YOUR TASK> Once you have read the records below, write them all out exactly as given.

DATA IN THIS EXERCISE>

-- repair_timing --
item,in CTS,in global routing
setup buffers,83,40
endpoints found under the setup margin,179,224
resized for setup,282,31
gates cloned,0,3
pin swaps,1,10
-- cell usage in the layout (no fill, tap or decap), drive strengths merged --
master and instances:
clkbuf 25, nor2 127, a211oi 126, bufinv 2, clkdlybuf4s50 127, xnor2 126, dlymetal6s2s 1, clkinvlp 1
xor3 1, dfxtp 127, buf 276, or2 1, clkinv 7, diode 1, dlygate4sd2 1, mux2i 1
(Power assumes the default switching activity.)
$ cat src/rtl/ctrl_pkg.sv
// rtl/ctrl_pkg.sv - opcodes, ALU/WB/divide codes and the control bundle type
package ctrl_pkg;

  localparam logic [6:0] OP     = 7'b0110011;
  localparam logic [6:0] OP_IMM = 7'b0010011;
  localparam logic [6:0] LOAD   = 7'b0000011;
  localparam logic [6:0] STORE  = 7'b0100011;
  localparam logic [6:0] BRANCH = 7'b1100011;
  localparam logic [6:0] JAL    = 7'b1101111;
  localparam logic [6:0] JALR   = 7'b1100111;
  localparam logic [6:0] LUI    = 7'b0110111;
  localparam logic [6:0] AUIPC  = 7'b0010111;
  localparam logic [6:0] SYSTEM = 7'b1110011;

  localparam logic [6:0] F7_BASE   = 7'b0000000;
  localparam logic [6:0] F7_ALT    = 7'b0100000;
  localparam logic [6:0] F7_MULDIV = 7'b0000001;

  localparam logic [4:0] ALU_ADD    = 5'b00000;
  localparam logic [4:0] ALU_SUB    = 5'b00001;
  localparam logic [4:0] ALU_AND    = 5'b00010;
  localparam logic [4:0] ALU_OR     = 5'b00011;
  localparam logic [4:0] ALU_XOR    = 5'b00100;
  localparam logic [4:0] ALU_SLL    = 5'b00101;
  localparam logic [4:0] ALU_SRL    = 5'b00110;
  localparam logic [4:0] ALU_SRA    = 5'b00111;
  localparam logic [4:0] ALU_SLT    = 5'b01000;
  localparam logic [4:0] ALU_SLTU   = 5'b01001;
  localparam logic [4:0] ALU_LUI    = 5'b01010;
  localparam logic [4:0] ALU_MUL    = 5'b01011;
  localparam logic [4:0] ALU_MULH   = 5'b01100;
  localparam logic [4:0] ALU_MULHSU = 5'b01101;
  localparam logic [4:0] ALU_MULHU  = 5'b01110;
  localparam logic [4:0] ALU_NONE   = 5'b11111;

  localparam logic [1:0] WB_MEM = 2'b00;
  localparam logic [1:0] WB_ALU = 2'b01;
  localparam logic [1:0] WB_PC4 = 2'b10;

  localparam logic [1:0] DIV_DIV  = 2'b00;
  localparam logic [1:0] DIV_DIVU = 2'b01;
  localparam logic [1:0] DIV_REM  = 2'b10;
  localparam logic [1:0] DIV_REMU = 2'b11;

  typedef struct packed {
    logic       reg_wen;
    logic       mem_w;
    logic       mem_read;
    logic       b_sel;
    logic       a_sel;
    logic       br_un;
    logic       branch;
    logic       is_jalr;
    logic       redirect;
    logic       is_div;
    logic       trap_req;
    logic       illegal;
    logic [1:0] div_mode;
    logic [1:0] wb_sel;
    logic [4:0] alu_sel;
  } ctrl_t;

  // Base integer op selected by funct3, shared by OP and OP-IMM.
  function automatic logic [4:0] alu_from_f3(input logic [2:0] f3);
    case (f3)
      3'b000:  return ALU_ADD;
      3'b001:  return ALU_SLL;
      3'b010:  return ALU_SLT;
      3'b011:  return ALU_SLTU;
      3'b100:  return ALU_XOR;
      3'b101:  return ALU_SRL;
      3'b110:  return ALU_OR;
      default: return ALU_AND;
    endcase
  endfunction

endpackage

RESPONSE>
-- repair_timing --
item,in CTS,in global routing
setup buffers,83,40
endpoints found under the setup margin,179,224
resized for setup,282,31
gates cloned,0,3
pin swaps,1,10
-- cell usage in the layout (no fill, tap or decap), drive strengths merged --
master and instances:
clkbuf 25, nor2 127, a211oi 126, bufinv 2, clkdlybuf4s50 127, xnor2 126, dlymetal6s2s 1, clkinvlp 1
xor3 1, dfxtp 127, buf 276, or2 1, clkinv 7, diode 1, dlygate4sd2 1, mux2i 1
(Power assumes the default switching activity.)
$ cat src/rtl/ctrl_pkg.sv
// rtl/ctrl_pkg.sv - opcodes, ALU/WB/divide codes and the control bundle type
package ctrl_pkg;

  localparam logic [6:0] OP     = 7'b0110011;
  localparam logic [6:0] OP_IMM = 7'b0010011;
  localparam logic [6:0] LOAD   = 7'b0000011;
  localparam logic [6:0] STORE  = 7'b0100011;
  localparam logic [6:0] BRANCH = 7'b1100011;
  localparam logic [6:0] JAL    = 7'b1101111;
  localparam logic [6:0] JALR   = 7'b1100111;
  localparam logic [6:0] LUI    = 7'b0110111;
  localparam logic [6:0] AUIPC  = 7'b0010111;
  localparam logic [6:0] SYSTEM = 7'b1110011;

  localparam logic [6:0] F7_BASE   = 7'b0000000;
  localparam logic [6:0] F7_ALT    = 7'b0100000;
  localparam logic [6:0] F7_MULDIV = 7'b0000001;

  localparam logic [4:0] ALU_ADD    = 5'b00000;
  localparam logic [4:0] ALU_SUB    = 5'b00001;
  localparam logic [4:0] ALU_AND    = 5'b00010;
  localparam logic [4:0] ALU_OR     = 5'b00011;
  localparam logic [4:0] ALU_XOR    = 5'b00100;
  localparam logic [4:0] ALU_SLL    = 5'b00101;
  localparam logic [4:0] ALU_SRL    = 5'b00110;
  localparam logic [4:0] ALU_SRA    = 5'b00111;
  localparam logic [4:0] ALU_SLT    = 5'b01000;
  localparam logic [4:0] ALU_SLTU   = 5'b01001;
  localparam logic [4:0] ALU_LUI    = 5'b01010;
  localparam logic [4:0] ALU_MUL    = 5'b01011;
  localparam logic [4:0] ALU_MULH   = 5'b01100;
  localparam logic [4:0] ALU_MULHSU = 5'b01101;
  localparam logic [4:0] ALU_MULHU  = 5'b01110;
  localparam logic [4:0] ALU_NONE   = 5'b11111;

  localparam logic [1:0] WB_MEM = 2'b00;
  localparam logic [1:0] WB_ALU = 2'b01;
  localparam logic [1:0] WB_PC4 = 2'b10;

  localparam logic [1:0] DIV_DIV  = 2'b00;
  localparam logic [1:0] DIV_DIVU = 2'b01;
  localparam logic [1:0] DIV_REM  = 2'b10;
  localparam logic [1:0] DIV_REMU = 2'b11;

  typedef struct packed {
    logic       reg_wen;
    logic       mem_w;
    logic       mem_read;
    logic       b_sel;
    logic       a_sel;
    logic       br_un;
    logic       branch;
    logic       is_jalr;
    logic       redirect;
    logic       is_div;
    logic       trap_req;
    logic       illegal;
    logic [1:0] div_mode;
    logic [1:0] wb_sel;
    logic [4:0] alu_sel;
  } ctrl_t;

  // Base integer op selected by funct3, shared by OP and OP-IMM.
  function automatic logic [4:0] alu_from_f3(input logic [2:0] f3);
    case (f3)
      3'b000:  return ALU_ADD;
      3'b001:  return ALU_SLL;
      3'b010:  return ALU_SLT;
      3'b011:  return ALU_SLTU;
      3'b100:  return ALU_XOR;
      3'b101:  return ALU_SRL;
      3'b110:  return ALU_OR;
      default: return ALU_AND;
    endcase
  endfunction

endpackage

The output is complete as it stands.